Estrogen may offer protection in females through switching off the Wnt/b-catenin signaling pathway to reducing nuclear translocation of b-catenin (by promoting its localisation at adherens junctions) with its transcription factor TCF-4  and suppressing the activation of proliferative genes such as JUN, K-ras, CTNNB1 and  P35. Estrogen can also reduce the potential for activation of Wnt signaling by reducing the expression of the WNT receptor FZD1. Moreover estrogen by inactivating Wnt/b-catenin can also synergise with APC to negatively regulate canonical Wnt signaling and counteract cell proliferation, invasion and EMT by promoting epithelial differentiation, apoptosis and suppress tumor progression. If some b-catenin:TCF-4 does escape into the nucleus, APC could further antagonize Wnt signaling by interacting with and counteracting β-catenin in the nucleus. Estrogen also has anti-inflammatory actions and chronic inflammation can be a precursor of CRC. Estrogen reducing the activation of pro-inflammatory cytokines IL-1. IL-2, IL-6, IL-8, monocyte chemoattractant protein-1 (MCP-1),  as well as suppressing inflammatory transcription factor NFkB and inhibiting tumour Necrosis Factor-α (TNF-α). Moreover, estrogen activates anti-inflammatory IL-4, IL-1, and prevents monocyte and neutrophil invasion. Estrogen also reinforces the immune system activating Interferon-γ (IFN-γ) which plays a key role in activation of cellular immunity and subsequently, stimulation of antitumor immune-response via helper T-cells and B-cells. In addition, the double XX chromosome also confers approx. 20% more immune genes to females such as the X-linked immune gene TLR7. Finally, estrogen iinhibition of HIF-1a and VEGF in normoxia confers a female advantage to suppress the initial transition stages from normal mucosa to adenoma.

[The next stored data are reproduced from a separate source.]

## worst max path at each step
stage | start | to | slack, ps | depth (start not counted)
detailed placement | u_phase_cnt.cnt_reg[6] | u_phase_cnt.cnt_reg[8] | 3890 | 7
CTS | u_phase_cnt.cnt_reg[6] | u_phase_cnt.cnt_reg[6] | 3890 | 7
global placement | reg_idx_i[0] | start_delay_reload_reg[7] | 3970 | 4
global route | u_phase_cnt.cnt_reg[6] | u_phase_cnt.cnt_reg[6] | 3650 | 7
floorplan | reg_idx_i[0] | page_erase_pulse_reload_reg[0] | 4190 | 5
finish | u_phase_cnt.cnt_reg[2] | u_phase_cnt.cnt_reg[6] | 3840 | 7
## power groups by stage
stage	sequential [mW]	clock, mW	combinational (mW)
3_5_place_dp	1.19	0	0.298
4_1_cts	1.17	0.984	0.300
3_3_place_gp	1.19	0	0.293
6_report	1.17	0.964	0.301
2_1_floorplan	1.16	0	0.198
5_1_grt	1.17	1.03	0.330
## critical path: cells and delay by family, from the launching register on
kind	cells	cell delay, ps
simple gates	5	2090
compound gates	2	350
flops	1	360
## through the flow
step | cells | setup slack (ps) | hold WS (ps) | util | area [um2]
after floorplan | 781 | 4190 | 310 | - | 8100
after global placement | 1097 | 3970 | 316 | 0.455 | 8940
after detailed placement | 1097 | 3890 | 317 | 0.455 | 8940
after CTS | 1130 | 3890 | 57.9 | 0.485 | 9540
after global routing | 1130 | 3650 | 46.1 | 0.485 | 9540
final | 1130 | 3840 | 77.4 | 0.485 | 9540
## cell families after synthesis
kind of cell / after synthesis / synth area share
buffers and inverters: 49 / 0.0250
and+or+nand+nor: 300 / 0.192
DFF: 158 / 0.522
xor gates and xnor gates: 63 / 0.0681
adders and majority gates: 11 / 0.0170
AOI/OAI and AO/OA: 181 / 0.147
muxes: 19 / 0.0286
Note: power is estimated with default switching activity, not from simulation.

In males, testosterone exerts pro-tumorigenic actions by stimulating the expression of proliferative genes and pro-inflammatory mediators which promote cell growth, cell survival,

Epithelial mesenchymal transition and cell invasiveness. Moreover, it is unlikely that estrogen can promote anti-tumorigenic actions in males due to the low circulating estrogen levels and reduced estrogen receptor expression.  Estradiol produces a negative feedback  inhibition of  luteinizing hormone secretion from the pituitary and subsequently testosterone release and thus further lowering the production of estrogen via aromatase activity in the adrenals and adipose tissue. Therefore, contrary to females, estrogen may confer little or  no protection against CRC in males [Cohen PG. Aromatase, adiposity, aging and disease. The hypogonadal-metabolic-atherogenic-disease and aging connection. Med Hypotheses. 2001;56(6):702–708. doi: 10.1054/mehy.2000.1169].

Please provide a clear representative figure of the difference in sex in colon cancer under the influence of estrogen signals.

Authors Reply:

A representative figure of the sex differences in colon cancer under the influence of estrogen was provided in the Graphical Abstract. To help the reviewer and readers, we have generated an additional figure (Figure 5) showing in schematic form the various estrogen (and testosterone)  cell signals between males and females which affect patient survival in CRC.

Also, line 628 mentions figure 5 which seems to be missing from the manuscript. 

Authors Reply:

Figure 5 is now included in the revised manuscript.